How many lines of the data contain the string "track"? Write the number and nothing more.
==== MATERIAL FOR THIS EXERCISE
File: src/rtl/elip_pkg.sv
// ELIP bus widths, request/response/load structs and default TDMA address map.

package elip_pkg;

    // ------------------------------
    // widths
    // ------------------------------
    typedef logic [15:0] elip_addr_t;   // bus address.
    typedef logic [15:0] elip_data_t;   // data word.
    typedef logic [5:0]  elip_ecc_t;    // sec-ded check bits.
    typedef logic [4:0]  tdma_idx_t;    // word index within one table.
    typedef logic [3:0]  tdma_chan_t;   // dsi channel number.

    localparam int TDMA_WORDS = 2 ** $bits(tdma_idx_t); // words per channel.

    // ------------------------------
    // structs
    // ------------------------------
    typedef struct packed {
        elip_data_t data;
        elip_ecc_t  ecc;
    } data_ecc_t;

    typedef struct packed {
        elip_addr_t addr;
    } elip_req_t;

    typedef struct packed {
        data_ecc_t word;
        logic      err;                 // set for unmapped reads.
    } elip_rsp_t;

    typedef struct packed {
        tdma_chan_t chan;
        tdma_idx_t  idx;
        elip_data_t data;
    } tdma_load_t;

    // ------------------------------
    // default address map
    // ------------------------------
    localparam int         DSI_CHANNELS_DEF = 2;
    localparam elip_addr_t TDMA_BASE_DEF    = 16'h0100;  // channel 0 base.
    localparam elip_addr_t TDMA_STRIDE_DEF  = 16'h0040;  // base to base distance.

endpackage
========
==== MATERIAL FOR THIS EXERCISE
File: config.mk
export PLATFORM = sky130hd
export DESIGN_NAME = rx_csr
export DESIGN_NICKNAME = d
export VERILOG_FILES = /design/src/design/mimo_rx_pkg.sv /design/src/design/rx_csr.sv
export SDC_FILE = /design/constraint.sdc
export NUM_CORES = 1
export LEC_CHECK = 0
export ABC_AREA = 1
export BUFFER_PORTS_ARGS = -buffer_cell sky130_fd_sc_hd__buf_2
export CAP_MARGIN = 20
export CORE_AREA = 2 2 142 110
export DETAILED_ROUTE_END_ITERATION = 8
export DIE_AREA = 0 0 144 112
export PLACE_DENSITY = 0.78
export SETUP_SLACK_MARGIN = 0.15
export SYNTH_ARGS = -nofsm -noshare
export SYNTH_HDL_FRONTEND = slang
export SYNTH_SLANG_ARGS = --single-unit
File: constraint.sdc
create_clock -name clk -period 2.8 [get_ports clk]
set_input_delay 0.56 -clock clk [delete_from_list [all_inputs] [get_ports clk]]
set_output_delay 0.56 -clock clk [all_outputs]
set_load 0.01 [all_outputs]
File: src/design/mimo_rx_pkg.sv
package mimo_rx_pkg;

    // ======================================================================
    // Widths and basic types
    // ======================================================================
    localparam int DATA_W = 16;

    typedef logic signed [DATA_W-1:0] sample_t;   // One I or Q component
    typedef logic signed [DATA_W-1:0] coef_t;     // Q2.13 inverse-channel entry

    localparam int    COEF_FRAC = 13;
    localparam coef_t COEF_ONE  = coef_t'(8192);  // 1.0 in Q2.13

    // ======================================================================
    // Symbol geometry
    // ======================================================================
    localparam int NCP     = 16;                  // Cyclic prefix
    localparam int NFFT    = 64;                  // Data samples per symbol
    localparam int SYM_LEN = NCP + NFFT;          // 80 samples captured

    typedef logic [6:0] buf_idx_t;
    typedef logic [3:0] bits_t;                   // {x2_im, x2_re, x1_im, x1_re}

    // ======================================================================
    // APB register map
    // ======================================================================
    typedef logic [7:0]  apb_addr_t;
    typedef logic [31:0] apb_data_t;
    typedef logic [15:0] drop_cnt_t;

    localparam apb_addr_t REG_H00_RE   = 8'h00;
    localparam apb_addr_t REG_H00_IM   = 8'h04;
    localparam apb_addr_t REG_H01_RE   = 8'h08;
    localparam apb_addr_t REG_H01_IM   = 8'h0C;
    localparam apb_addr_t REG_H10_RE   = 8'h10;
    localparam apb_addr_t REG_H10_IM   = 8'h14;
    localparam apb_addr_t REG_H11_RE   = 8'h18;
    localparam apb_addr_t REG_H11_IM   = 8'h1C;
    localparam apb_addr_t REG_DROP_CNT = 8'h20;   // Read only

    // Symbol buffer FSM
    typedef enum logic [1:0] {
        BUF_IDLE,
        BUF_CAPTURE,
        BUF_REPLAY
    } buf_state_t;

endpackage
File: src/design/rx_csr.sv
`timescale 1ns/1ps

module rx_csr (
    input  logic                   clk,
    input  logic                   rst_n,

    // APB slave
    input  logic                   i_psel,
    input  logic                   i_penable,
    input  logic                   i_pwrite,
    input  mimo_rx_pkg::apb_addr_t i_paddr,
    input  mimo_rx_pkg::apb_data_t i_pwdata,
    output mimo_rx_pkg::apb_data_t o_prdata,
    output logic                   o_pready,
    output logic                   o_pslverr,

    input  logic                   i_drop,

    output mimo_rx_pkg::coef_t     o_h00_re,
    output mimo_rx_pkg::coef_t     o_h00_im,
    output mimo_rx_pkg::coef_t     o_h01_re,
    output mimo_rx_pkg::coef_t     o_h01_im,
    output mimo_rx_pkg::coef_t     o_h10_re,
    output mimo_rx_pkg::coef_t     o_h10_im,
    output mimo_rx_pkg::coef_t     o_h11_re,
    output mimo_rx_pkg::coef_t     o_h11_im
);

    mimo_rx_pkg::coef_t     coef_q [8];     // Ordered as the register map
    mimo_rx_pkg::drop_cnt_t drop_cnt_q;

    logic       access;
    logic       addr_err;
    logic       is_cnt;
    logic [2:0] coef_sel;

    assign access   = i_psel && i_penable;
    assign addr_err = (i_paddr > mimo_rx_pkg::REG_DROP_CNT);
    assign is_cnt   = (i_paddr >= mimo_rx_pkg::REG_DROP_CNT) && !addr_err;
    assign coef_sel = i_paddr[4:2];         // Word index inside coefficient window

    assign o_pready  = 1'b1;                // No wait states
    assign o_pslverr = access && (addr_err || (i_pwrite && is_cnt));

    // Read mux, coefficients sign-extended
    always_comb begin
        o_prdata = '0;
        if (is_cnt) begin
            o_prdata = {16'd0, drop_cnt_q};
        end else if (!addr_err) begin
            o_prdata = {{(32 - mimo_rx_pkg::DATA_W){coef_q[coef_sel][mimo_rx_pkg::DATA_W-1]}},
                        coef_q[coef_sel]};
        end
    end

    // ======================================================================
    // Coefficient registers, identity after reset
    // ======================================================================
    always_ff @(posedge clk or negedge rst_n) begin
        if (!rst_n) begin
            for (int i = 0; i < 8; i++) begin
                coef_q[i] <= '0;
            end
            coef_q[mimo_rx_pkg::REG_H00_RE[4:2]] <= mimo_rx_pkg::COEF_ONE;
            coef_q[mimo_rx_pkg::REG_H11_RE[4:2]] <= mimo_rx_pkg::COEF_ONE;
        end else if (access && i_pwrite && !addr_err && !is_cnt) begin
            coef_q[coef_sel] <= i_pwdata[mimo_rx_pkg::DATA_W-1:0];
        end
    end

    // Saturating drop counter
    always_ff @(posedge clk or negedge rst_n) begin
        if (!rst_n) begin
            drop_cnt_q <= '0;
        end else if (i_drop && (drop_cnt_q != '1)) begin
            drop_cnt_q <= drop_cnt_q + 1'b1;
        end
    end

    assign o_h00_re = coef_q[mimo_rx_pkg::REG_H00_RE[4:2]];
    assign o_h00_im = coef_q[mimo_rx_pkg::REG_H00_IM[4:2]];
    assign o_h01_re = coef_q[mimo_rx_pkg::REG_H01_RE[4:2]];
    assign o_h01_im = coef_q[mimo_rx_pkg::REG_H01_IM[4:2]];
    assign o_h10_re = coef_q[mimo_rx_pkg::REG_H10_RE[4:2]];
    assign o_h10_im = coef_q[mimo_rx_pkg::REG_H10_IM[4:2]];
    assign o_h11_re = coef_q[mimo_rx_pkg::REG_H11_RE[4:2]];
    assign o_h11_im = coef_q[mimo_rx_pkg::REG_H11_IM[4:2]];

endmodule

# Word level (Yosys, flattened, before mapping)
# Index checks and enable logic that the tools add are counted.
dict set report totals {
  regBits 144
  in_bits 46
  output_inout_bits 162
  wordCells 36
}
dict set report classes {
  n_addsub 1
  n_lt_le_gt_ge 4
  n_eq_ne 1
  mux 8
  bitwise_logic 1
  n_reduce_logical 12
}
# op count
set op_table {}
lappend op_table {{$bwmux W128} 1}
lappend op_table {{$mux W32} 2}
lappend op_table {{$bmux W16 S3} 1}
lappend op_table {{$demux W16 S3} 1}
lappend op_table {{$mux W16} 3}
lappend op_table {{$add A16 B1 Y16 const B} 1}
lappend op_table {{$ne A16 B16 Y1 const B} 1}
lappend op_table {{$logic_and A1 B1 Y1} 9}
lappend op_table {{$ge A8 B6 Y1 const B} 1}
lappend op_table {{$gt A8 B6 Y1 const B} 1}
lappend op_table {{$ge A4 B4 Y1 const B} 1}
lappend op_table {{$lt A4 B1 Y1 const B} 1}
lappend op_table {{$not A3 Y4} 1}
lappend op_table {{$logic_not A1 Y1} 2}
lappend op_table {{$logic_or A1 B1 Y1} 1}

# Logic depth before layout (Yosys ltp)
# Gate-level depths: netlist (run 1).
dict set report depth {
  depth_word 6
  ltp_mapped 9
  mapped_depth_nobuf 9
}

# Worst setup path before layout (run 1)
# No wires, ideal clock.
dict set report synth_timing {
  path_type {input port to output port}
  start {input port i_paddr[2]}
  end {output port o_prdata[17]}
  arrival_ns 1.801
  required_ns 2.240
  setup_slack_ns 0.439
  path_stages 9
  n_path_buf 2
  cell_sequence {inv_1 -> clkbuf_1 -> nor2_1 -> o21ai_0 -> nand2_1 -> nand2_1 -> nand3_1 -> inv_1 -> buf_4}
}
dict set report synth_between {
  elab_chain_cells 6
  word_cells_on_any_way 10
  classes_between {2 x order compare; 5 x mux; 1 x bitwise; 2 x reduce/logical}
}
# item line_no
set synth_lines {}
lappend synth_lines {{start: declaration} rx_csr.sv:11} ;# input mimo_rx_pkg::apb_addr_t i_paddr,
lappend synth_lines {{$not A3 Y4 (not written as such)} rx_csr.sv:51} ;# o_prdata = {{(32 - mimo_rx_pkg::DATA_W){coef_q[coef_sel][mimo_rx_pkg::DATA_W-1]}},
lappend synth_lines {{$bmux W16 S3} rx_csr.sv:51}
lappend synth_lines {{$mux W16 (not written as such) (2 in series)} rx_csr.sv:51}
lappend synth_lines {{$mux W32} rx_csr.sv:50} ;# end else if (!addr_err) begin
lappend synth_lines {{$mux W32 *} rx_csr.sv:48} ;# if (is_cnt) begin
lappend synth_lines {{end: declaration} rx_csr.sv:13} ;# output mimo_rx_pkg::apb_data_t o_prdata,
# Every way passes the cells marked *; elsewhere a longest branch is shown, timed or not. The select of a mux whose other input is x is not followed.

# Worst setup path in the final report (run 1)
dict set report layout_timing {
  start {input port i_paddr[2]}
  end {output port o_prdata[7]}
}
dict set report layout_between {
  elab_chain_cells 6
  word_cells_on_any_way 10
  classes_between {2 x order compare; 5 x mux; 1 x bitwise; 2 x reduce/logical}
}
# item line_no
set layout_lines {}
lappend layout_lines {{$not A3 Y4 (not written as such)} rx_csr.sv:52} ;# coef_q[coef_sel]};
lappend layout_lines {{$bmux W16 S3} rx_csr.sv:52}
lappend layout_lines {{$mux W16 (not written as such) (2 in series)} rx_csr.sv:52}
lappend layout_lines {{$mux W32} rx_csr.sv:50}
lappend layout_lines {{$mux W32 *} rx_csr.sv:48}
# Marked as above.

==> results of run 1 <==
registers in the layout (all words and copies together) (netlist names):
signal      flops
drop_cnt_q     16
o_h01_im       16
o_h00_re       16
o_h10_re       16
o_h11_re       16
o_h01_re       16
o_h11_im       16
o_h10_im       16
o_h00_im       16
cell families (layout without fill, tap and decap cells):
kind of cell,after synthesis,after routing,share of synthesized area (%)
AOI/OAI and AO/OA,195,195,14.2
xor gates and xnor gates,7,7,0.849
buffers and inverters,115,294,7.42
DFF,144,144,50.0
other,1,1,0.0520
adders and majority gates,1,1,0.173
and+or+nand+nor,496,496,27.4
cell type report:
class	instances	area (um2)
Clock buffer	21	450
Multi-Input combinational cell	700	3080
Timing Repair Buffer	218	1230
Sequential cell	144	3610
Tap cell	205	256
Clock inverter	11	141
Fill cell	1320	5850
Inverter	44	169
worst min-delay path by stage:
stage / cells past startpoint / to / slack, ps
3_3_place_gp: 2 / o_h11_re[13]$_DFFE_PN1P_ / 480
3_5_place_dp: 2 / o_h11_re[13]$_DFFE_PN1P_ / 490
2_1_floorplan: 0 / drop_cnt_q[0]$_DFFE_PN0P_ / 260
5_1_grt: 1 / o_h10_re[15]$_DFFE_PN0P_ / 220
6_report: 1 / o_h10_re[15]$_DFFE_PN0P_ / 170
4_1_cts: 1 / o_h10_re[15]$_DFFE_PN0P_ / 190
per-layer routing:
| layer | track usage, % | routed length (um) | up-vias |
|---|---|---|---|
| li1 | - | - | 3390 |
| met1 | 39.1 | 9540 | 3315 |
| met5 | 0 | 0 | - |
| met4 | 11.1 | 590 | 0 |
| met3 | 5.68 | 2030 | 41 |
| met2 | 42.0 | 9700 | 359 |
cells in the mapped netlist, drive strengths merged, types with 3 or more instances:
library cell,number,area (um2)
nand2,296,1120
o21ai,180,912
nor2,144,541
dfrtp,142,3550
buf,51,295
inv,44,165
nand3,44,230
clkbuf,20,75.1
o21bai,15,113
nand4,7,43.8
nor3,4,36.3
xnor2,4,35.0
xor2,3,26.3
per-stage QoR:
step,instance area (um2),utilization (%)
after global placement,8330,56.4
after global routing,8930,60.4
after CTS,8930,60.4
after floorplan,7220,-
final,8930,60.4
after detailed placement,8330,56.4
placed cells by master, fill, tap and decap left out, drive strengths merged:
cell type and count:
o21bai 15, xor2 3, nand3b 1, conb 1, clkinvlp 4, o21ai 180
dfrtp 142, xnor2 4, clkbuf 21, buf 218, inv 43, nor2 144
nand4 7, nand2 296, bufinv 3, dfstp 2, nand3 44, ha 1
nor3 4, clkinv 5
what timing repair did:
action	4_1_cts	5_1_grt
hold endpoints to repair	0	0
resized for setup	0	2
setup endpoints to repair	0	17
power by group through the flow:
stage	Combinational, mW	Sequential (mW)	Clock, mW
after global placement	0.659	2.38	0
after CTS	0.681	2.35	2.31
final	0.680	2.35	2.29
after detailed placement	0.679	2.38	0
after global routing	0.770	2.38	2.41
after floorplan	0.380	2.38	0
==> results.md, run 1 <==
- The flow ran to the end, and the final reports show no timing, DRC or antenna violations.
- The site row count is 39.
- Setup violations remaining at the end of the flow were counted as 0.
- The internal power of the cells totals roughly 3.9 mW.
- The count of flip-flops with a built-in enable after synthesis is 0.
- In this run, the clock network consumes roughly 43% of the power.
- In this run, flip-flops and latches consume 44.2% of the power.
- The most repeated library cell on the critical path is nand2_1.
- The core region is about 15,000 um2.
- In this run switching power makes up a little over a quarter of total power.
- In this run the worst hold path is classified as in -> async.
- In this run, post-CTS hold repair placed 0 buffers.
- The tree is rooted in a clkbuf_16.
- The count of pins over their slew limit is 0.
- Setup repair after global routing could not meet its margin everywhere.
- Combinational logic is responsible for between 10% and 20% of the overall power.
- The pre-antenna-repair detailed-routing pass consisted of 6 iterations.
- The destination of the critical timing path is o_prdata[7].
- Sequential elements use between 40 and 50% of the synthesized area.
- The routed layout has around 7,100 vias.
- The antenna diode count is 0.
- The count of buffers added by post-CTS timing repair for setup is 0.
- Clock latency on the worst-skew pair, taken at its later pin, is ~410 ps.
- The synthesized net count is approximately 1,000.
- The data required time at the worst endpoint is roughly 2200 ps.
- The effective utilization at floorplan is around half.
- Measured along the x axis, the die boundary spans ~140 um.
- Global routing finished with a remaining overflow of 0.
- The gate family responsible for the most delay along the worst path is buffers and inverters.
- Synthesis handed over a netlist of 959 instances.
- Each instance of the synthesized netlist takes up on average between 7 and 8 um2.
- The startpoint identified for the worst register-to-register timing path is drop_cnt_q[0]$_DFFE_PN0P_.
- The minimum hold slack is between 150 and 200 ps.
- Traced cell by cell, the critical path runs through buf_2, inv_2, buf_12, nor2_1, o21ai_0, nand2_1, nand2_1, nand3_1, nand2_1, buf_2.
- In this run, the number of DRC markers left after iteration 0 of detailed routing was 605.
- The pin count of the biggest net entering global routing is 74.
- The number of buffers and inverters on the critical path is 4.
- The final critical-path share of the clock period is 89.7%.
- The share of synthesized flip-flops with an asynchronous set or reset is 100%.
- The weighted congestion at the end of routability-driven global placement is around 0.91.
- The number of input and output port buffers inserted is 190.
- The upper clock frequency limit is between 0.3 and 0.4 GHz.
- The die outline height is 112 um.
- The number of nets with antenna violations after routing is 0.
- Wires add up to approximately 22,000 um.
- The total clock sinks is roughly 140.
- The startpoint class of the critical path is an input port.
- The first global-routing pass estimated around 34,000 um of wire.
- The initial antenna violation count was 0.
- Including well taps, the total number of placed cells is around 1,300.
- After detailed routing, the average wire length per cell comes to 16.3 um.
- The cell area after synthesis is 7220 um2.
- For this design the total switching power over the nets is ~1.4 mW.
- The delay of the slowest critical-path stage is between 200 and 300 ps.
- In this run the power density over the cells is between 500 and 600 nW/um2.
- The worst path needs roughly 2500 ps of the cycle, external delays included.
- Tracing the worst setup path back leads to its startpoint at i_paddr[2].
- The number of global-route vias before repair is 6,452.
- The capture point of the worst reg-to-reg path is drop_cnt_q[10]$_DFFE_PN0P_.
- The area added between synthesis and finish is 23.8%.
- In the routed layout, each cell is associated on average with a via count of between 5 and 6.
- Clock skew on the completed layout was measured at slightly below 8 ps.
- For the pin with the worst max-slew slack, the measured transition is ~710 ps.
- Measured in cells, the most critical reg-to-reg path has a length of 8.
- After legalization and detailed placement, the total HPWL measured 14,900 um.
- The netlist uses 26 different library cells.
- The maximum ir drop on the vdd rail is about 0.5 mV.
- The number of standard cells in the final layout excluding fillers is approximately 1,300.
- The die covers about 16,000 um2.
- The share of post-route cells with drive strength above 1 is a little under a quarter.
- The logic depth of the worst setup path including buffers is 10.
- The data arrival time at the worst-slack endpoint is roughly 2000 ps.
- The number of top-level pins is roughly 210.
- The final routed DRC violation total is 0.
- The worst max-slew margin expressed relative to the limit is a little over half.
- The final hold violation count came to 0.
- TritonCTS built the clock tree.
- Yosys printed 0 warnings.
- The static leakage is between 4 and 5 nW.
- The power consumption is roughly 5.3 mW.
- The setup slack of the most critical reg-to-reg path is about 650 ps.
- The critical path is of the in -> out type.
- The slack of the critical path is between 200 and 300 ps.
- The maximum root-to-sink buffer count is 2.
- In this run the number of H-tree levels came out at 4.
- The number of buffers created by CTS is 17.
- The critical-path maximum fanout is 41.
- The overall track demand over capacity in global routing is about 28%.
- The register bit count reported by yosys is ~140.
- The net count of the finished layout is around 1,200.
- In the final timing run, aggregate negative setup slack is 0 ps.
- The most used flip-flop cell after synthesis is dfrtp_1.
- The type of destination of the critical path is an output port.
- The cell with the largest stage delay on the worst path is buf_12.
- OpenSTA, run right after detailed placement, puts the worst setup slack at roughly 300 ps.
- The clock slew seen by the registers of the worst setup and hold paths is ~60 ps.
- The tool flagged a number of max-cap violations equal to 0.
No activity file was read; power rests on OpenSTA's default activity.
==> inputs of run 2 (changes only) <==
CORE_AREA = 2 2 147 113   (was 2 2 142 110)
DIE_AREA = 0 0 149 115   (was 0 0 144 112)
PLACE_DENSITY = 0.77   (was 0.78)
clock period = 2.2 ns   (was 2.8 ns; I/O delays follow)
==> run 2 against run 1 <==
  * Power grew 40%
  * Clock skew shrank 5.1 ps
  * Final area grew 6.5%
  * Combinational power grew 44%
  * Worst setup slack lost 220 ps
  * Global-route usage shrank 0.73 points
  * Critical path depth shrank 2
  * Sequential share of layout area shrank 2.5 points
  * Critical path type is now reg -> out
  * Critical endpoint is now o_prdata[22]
========
■ COMPLETED EXERCISE
2